Facebook’s fastText word vectors are monolingual: “chat” and “кот” (French and Russian for “cat”) sit in unrelated vector spaces, with cosine similarity near zero. This repo ships 78 pre-computed alignment matrices that rotate each language’s vectors into English space via simple linear transforms. Apply a matrix, and cross-lingual nearest neighbors suddenly work.

The interesting bit

The trick is an orthogonal transformation learned from SVD on a small bilingual dictionary—just 5,000 word pairs translated via Google Translate API. Because every language aligns to English (English gets the identity matrix), the system generalizes to language pairs it never saw paired directly.

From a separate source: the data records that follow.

==> src/rtl/pll_phase_sequencer.sv <==
// rtl/pll_phase_sequencer.sv - PLL dynamic-phase stepping / clock-switch sequencer with per-counter offsets
module pll_phase_sequencer #(
    parameter int SEL_W        = 3,
    parameter int NUM_SEL      = 7,
    parameter int STEP_W       = 8,
    parameter int OFS_W        = 12,
    parameter int SCAN_HALF    = 16,
    parameter int CLKSW_HOLD   = 8,
    parameter int DONE_TIMEOUT = 4096
) (
    input  logic              clk,
    input  logic              rstn,
    input  logic              cmd_valid,
    output logic              cmd_ready,
    input  logic              cmd_op,
    input  logic [SEL_W-1:0]  cmd_sel,
    input  logic              cmd_dir,
    input  logic [STEP_W-1:0] cmd_steps,
    input  logic              phasedone,
    output logic [SEL_W-1:0]  phasecounterselect,
    output logic              phaseupdown,
    output logic              phasestep,
    output logic              scanclk,
    output logic              clkswitch,
    output logic              busy,
    output logic              done,
    output logic              err_timeout,
    output logic              err_badsel,
    input  logic [SEL_W-1:0]  ofs_rd_sel,
    output logic [OFS_W-1:0]  ofs_rd_data
);

    typedef enum logic [2:0] {
        S_IDLE,
        S_CLKSW,
        S_STEP_SETUP,
        S_STEP_ASSERT,
        S_STEP_WAIT,
        S_DONE
    } state_t;

    localparam int DIV_W  = (SCAN_HALF > 1) ? $clog2(SCAN_HALF) : 1;
    localparam int HOLD_W = $clog2(CLKSW_HOLD + 1);
    localparam int TMO_W  = $clog2(DONE_TIMEOUT + 1);

    localparam logic [DIV_W-1:0]  DIV_LAST  = DIV_W'(SCAN_HALF - 1);
    localparam logic [DIV_W-1:0]  DIV_ONE   = DIV_W'(1);
    localparam logic [HOLD_W-1:0] HOLD_LAST = HOLD_W'(CLKSW_HOLD - 1);
    localparam logic [HOLD_W-1:0] HOLD_ONE  = HOLD_W'(1);
    localparam logic [TMO_W-1:0]  TMO_LAST  = TMO_W'(DONE_TIMEOUT - 1);
    localparam logic [TMO_W-1:0]  TMO_ONE   = TMO_W'(1);
    localparam logic [STEP_W-1:0] STEP_ONE  = STEP_W'(1);
    localparam logic [SEL_W:0]    SEL_LIMIT = (SEL_W+1)'(NUM_SEL);

    localparam logic signed [OFS_W-1:0] OFS_MAX = {1'b0, {(OFS_W-1){1'b1}}};
    localparam logic signed [OFS_W-1:0] OFS_MIN = {1'b1, {(OFS_W-1){1'b0}}};
    localparam logic signed [OFS_W-1:0] OFS_ONE = OFS_W'(1);

    state_t              state;
    logic [SEL_W-1:0]    sel_q;
    logic                dir_q;
    logic [STEP_W-1:0]   rem;
    logic [DIV_W-1:0]    div_cnt;
    logic [1:0]          rise_cnt;
    logic [HOLD_W-1:0]   hold_cnt;
    logic [TMO_W-1:0]    tmo_cnt;
    logic                seen_low;
    logic                got_done;
    logic                aborted;
    logic                pd_meta;
    logic                pd_sync;
    logic                tick;
    logic [OFS_W-1:0]    rd_val;
    logic signed [OFS_W-1:0] acc [1:NUM_SEL-1];

    assign cmd_ready = (state == S_IDLE);
    assign busy      = (state != S_IDLE);
    assign tick      = (div_cnt == DIV_LAST);

    always_comb begin
        rd_val = '0;
        for (int i = 1; i < NUM_SEL; i++) begin
            if (ofs_rd_sel == SEL_W'(i)) begin
                rd_val = acc[i];
            end
        end
    end

    always_ff @(posedge clk) begin
        if (!rstn) begin
            state              <= S_IDLE;
            sel_q              <= '0;
            dir_q              <= 1'b1;
            rem                <= '0;
            div_cnt            <= '0;
            rise_cnt           <= '0;
            hold_cnt           <= '0;
            tmo_cnt            <= '0;
            seen_low           <= 1'b0;
            got_done           <= 1'b0;
            aborted            <= 1'b0;
            pd_meta            <= 1'b1;
            pd_sync            <= 1'b1;
            phasecounterselect <= '0;
            phaseupdown        <= 1'b1;
            phasestep          <= 1'b0;
            scanclk            <= 1'b0;
            clkswitch          <= 1'b0;
            done               <= 1'b0;
            err_timeout        <= 1'b0;
            err_badsel         <= 1'b0;
            ofs_rd_data        <= '0;
            for (int i = 1; i < NUM_SEL; i++) begin
                acc[i] <= '0;
            end
        end else begin
            done        <= 1'b0;
            err_badsel  <= 1'b0;
            pd_meta     <= phasedone;
            pd_sync     <= pd_meta;
            ofs_rd_data <= rd_val;

            // scanclk free-runs from the divider only while a step is in flight
            if (state == S_STEP_ASSERT || state == S_STEP_WAIT) begin
                if (tick) begin
                    div_cnt <= '0;
                    scanclk <= ~scanclk;
                end else begin
                    div_cnt <= div_cnt + DIV_ONE;
                end
            end

            case (state)
                S_IDLE: begin
                    if (cmd_valid) begin
                        sel_q       <= cmd_sel;
                        dir_q       <= cmd_dir;
                        rem         <= cmd_steps;
                        err_timeout <= 1'b0;
                        if (cmd_op) begin
                            clkswitch <= 1'b1;
                            hold_cnt  <= '0;
                            state     <= S_CLKSW;
                        end else if ({1'b0, cmd_sel} >= SEL_LIMIT) begin
                            err_badsel <= 1'b1;
                        end else if (cmd_steps == '0) begin
                            done <= 1'b1;
                        end else begin
                            state <= S_STEP_SETUP;
                        end
                    end
                end

                S_CLKSW: begin
                    if (hold_cnt == HOLD_LAST) begin
                        clkswitch <= 1'b0;
                        done      <= 1'b1;
                        state     <= S_DONE;
                    end else begin
                        hold_cnt <= hold_cnt + HOLD_ONE;
                    end
                end

                S_STEP_SETUP: begin
                    phasecounterselect <= sel_q;
                    phaseupdown        <= dir_q;
                    scanclk            <= 1'b0;
                    phasestep          <= 1'b1;
                    div_cnt            <= '0;
                    rise_cnt           <= '0;
                    state              <= S_STEP_ASSERT;
                end

                S_STEP_ASSERT: begin
                    if (tick && !scanclk) begin
                        rise_cnt <= rise_cnt + 2'd1;
                    end
                    // phasestep is released on the falling scanclk edge after the second rise
                    if (tick && scanclk && rise_cnt == 2'd2) begin
                        phasestep <= 1'b0;
                        tmo_cnt   <= '0;
                        seen_low  <= 1'b0;
                        got_done  <= 1'b0;
                        aborted   <= 1'b0;
                        state     <= S_STEP_WAIT;
                    end
                end

                S_STEP_WAIT: begin
                    if (!got_done && !aborted) begin
                        if (!pd_sync) begin
                            seen_low <= 1'b1;
                        end
                        if (seen_low && pd_sync) begin
                            got_done <= 1'b1;
                            rem      <= rem - STEP_ONE;
                            for (int i = 1; i < NUM_SEL; i++) begin
                                if (sel_q == '0 || sel_q == SEL_W'(i)) begin
                                    if (dir_q && acc[i] != OFS_MAX) begin
                                        acc[i] <= acc[i] + OFS_ONE;
                                    end else if (!dir_q && acc[i] != OFS_MIN) begin
                                        acc[i] <= acc[i] - OFS_ONE;
                                    end
                                end
                            end
                        end else if (tmo_cnt == TMO_LAST) begin
                            aborted     <= 1'b1;
                            err_timeout <= 1'b1;
                            rem         <= '0;
                        end else begin
                            tmo_cnt <= tmo_cnt + TMO_ONE;
                        end
                    end
                    if (got_done && tick && scanclk) begin
                        if (rem != '0) begin
                            state <= S_STEP_SETUP;
                        end else begin
                            done      <= 1'b1;
                            scanclk   <= 1'b0;
                            phasestep <= 1'b0;
                            state     <= S_DONE;
                        end
                    end
                    if (aborted && !scanclk) begin
                        done      <= 1'b1;
                        scanclk   <= 1'b0;
                        phasestep <= 1'b0;
                        state     <= S_DONE;
                    end
                end

                S_DONE: begin
                    scanclk   <= 1'b0;
                    phasestep <= 1'b0;
                    state     <= S_IDLE;
                end

                default: begin
                    state <= S_IDLE;
                end
            endcase
        end
    end

endmodule

==> config.mk <==
export PLATFORM = sky130hd
export DESIGN_NAME = pll_phase_sequencer
export DESIGN_NICKNAME = d
export VERILOG_FILES = /design/src/rtl/pll_phase_sequencer.sv
export SDC_FILE = /design/constraint.sdc
export NUM_CORES = 1
export LEC_CHECK = 0
export ABC_CLOCK_PERIOD_IN_PS = 3400
export BUFFER_PORTS_ARGS = -buffer_cell sky130_fd_sc_hd__buf_2
export CAP_MARGIN = 20
export CORE_ASPECT_RATIO = 1.1
export CORE_UTILIZATION = 50
export CTS_BUF_LIST = sky130_fd_sc_hd__clkbuf_2
export DETAILED_ROUTE_END_ITERATION = 7
export GPL_TIMING_DRIVEN = 0
export MAX_ROUTING_LAYER = met4
export PLACE_DENSITY = 0.8
export SETUP_SLACK_MARGIN = 0.1
export SYNTH_ARGS = -nofsm -noshare
export SYNTH_HDL_FRONTEND = slang
export SYNTH_SLANG_ARGS = --single-unit
==> constraint.sdc <==
create_clock -name clk -period 3.4 [get_ports clk]
set_clock_uncertainty 0.15 [all_clocks]
set_input_delay 0.17 -clock clk [delete_from_list [all_inputs] [get_ports clk]]
set_output_delay 0.17 -clock clk [all_outputs]
set_load 0.05 [all_outputs]
Word-level counts from Yosys, hierarchy flattened:

Memories as Yosys holds them, arrays and structs flattened.
Cells that the tools add are included.

* flip-flop bits (word level): 65
* bits of input ports: 20
* output and inout bits: 24
* memory bits (writable): 72
* word-level logic and storage cells: 336
* memories: 1

Memory list
* acc: words 6, width 12, rd ports 6, clocked after Yosys merged registers in 0, wr ports 6, line 74 `logic signed [OFS_W-1:0] acc [1:NUM_SEL-1];`

* bitwise operators: 16
* reduce and logical (&&, ||, !) cells: 56
* muxes and demuxes: 173
* $add $sub $neg: 17
* magnitude comparators: 1
* eq/ne operators: 50

Operator list (number)
* two-way mux 12 bit: 18
* != test 12 bit, second input constant: 12
* two-way mux 1 bit: 120
* adder 12 x 2 -> 12 bit, second input constant: 6
* subtractor 12 x 2 -> 12 bit, second input constant: 6
* two-way mux 13 bit: 4
* two-way mux 8 bit: 4
* two-way mux 3 bit: 9
* case mux 13 bit (2 select lines): 1
* == test 3 bit, second input constant: 8
* AND reduction 4 bit: 6
* logical AND 1 bit: 20
* == test 3 x 2 -> 1 bit, second input constant: 6
* two-way mux 4 bit: 4
* case mux 8 bit (2 select lines): 1
* case mux 3 bit (5 select lines): 1
* AND reduction 5 bit: 3
* adder 13 x 1 -> 13 bit, second input constant: 1
* == test 13 x 12 -> 1 bit, second input constant: 1
* != test 2 x 1 -> 1 bit, second input constant: 6
* != test 2 bit, second input constant: 6
* OR 1 bit: 12
* case mux 1 bit (2 select lines): 6
* == test 3 x 1 -> 1 bit, second input constant: 3
* 28 further kinds: 49

Logic depth before layout (Yosys ltp):

* depth in word-level cells: 11
* gate-level depth with buffers: 10
* mapped depth without buffers: 8

Least setup slack after synthesis:

OpenSTA, ideal clock, no wires.

* path kind: register to register
* from: register state[1]
* to: register acc[0][48] (netlist name)
* required time: 2825 ps
* data arrival time: 2941 ps
* path buffers: 3
* library setup time: 425 ps
* clock period less this slack: 3517 ps
* cell stages (with the launch flop): 7
* slack: -117 ps
* cell sequence: dfxtp_1 buf_2 or3b_1 buf_2 or3_1 clkbuf_1 o311ai_0

RTL lines
* start, declared: line 59 `state_t state;`
* start signal, assigned: line 91 `state <= S_IDLE;`
* start signal, assigned: line 143 `state <= S_CLKSW;`
* start signal, assigned: line 149 `state <= S_STEP_SETUP;`

Worst setup path in the final report:

* from: register div_cnt[0]
* to: register state[2]

* cells in the longest elaborated chain, start to end: 5
* elaborated cells on any way between the ends: 8
* classes of those cells: eq/ne (3); reduce/logical (5)

Ends and longest elaborated chain
* start, declared: line 63 `logic [DIV_W-1:0] div_cnt;`
* start signal, assigned: line 129 `div_cnt <= div_cnt + DIV_ONE;`
* == test 4 bit (*): line 78 `assign tick = (div_cnt == DIV_LAST);`
* logical AND 1 bit, on equally long branches (2 in series): line 214, 179
* != test 3 x 1 -> 1 bit (no source line) or != test 2 x 1 -> 1 bit (tied branches)
* AND reduction 6 bit (no source line) (*)
* end signal, assigned: line 216 `state <= S_STEP_SETUP;`
* end signal, assigned: line 221 `state <= S_DONE;`
* end signal, assigned: line 228 `state <= S_DONE;`

Mark *: on every way between the ends. The rest lies on a longest branch, timed or not.
A chain may end at the register's enable or synchronous reset.

==> impl_metrics.toml <==
[timing]
setup_tns_ps = 0
tightest_slew_ps = 831
finalCritPeriodShare_pct = 92.8
setup-violations-final = 0
rsz0062_at_grt = "no"
fin_crit_ps = 3150
finalMaxSlewViolations = 0
hold_violations = 0
max_slew_margin_pct = 44.4
timing.fmax_mhz = 317

[routing]
vias = 9750
drt_iter0_markers = 814
postRouteAntennaNets = 0
wl_um = 27000
wl_per_cell_um = 18.1
firstDrtPassIters = 6
vias_per_cell = 6.55
drc = 0

[critical_path]
cp-end-kind = "flop"
reg2reg_slack_ps = 250
critPathArrivalTime_ps = 3720
startpoint_type = "flop"
path_class = "reg -> reg"
crit_path_max_fanout = 5
crit_required_ps = 3970

[synthesis]
synth.most_common_cell = "nor2_1"
netlist.area_leader.share_pct = 22.8
syn_nets = 1182
syn_inst = 1137
yosys.area.top_type = "edfxtp_1"
ys_ff_latch = 137
ys.flop_type = "edfxtp_1"
syn_area_um2 = 9500
synth-edff-count = 72
synth_async_sr_flop_share_pct = 0
syn_avg_cell_area_um2 = 8.36
ys_top_cells_by_count = "108 x nor2_1, 84 x nand2_1, 72 x edfxtp_1"
synth_area_leaders = "edfxtp_1 23%, dfxtp_1 14%, a221oi_1 4.3%"
yosysWarnings = 0
ys_seq_area_share_pct = 36.5
ys_types = 81

[clock_network]
root_buffer = "clkbuf_2"
htree_levels = 4
clockBufferDepth = 2
cts_sinks = 137
path_clk_slew_ps = 230
numCtsBuffers = 17
post-cts-setup-buffers = 0
cts_tree = "built"
clkLatencyLatePin_ps = 770

[run]
cap_violations = 0

[grt]
antenna_found_initial = 1
grt_pass1_vias = 8885
grt_overflow = 0
grt_max_degree = 17
grt.total_usage_pct = 28.6
grt_first_pass_wirelength_um = 43600

[floorplanning]
die_height_um = 147
dieWidth_um = 133
core_area_um2 = 18500
start_util_pct = 51.4
boundaryPins = 44
die_area_um2 = 19600
rows = 52

[power]
clkPwrFrac_pct = 24.8
power_frac_seq_pct = 43.2
power_leakage_nw = 3.86
ir_drop_uv = 321
combPwrFrac_pct = 32.0
switching_share_pct = 38.5
powerDensity_nw_per_um2 = 444
p_int_mw = 2.92
p_sw_mw = 1.83

[final_layout]
area_growth_pct = 12.6
fin_nets = 1277
fin_cells = 1489
fillCellCount = 1671
drive_above_1_share_pct = 11.8

[place]
gp_routability_congestion = 0.956
hpwl_um = 18700
io_buffers = 38
dpl.cell_count = 1422

[run_status]
status = "complete, no violations"

[min_path]
hold_class = "in -> reg"
layout by cell type, fill, tap and decap left out, types with 47 or more instances in the layout:
cell and count:
nand3_1 56, inv_1 54, a221oi_1 47, o21ai_0 49, a21oi_1 61, buf_2 59, clkbuf_1 62, edfxtp_1 72
nor2_1 108, nand2_1 84, dfxtp_1 64
registers in the layout, summed over array words and instances, names as in the netlist, 4 cells and up:
name	count
acc	72
ofs_rd_data	12
tmo_cnt	13
rem	8
hold_cnt	4
div_cnt	4
power groups by stage:
stage	registers [mW]	logic (mW)	clock network, mW
detailed placement	2.08	1.40	0
CTS	2.04	1.46	1.19
floorplan	2.14	0.985	0
global route	2.07	1.63	1.25
global placement	2.07	1.37	0
finish	2.05	1.52	1.18
final timing paths:
kind / startpoint / to / cells after the start
worst max-delay path: div_cnt[0] / state[2] / 9
worst min-delay path: cmd_steps[0] / rem[0] / 4
worst max register to register: div_cnt[0] / state[2] / 9
worst min register to register: tmo_cnt[12] / tmo_cnt[12] / 2
cells by family after synthesis:
kind of cell    after synthesis  share of synthesized area (%)
compound gates              319                           23.7
xor+xnor                      5                          0.461
fa+ha+maj                    25                           3.29
buf+inv                     146                           6.32
flops                       137                           36.5
mux                          29                           3.28
simple gates                476                           26.5
layer usage:
metal | track usage [%] | part of all wire, % | vias to the layer above
met5 | - | 0 | -
met4 | 13.9 | 4.5 | 0
met3 | 5.76 | 7.7 | 111
met2 | 45.6 | 48 | 476
met1 | 34.3 | 40 | 4615
li1 | - | - | 4548
repair_timing:
action,4_1_cts,5_1_grt
hold endpoints to repair,40,0
hold buffers,34,0
setup endpoints to repair,0,21
gates resized for setup,0,4
critical path, stage by stage, from the launching register on:
cell and delay [ps]:
dfxtp_2 410, ha_1 190, and3_2 260, ha_1 180
nand2_1 90, nand2_1 110, o21a_1 160, or4b_2 680
o32ai_1 310, dlygate4sd3_1 580
metrics by stage:
stage	area (µm²)	worst slack, ps	power (mW)	util (%)	hold slack [ps]
5_1_grt	10700	109	4.95	57.9	95.6
4_1_cts	10700	188	4.69	57.8	55.3
3_3_place_gp	9990	-259	3.44	54.1	223
6_report	10700	246	4.75	57.9	115
2_1_floorplan	9500	398	3.13	-	121
3_5_place_dp	10000	247	3.48	54.4	226
area by class of cell:
type | count | area [µm²] | share of cell area, %
Antenna cell | 1 | 2.50 | 0.0234
Clock buffer | 18 | 90.1 | 0.842
Buffer | 92 | 398 | 3.72
Inverter | 54 | 203 | 1.90
Timing Repair Buffer | 76 | 572 | 5.35
Sequential cell | 137 | 3460 | 32.4
Multi-Input combinational cell | 854 | 5460 | 51.1
Clock inverter | 14 | 196 | 1.84
Tap cell | 243 | 304 | 2.84
No activity file was read; power rests on OpenSTA's default activity.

French-to-Russian translation works even though the training data was French-English and English-Russian.

Key highlights

  • 78 pre-computed alignment matrices for fastText’s original 89-language set
  • Monolingual similarity relationships preserved exactly—no distortion within a language
  • Precision@1 hits 0.73 for French, 0.72 for Spanish, 0.60 for Russian; drops toward 0.06 for low-resource languages like Cebuano
  • Includes align_your_own.ipynb to learn custom matrices for new language pairs
  • Based on ICLR 2017 paper: Offline bilingual word vectors, orthogonal transformations and the inverted softmax

Caveats

  • Babylon Health no longer maintains the repo; paper authors are the contact for issues
  • Google Translate API coverage limits language selection (11 of Facebook’s original languages excluded)
  • Performance degrades sharply for non-European and low-resource languages

Verdict

Worth a look if you need quick cross-lingual word similarity without training a multilingual model from scratch. Skip it if you need sentence-level embeddings or state-of-the-art performance on distant language pairs—this is word-level, 2017-era technology.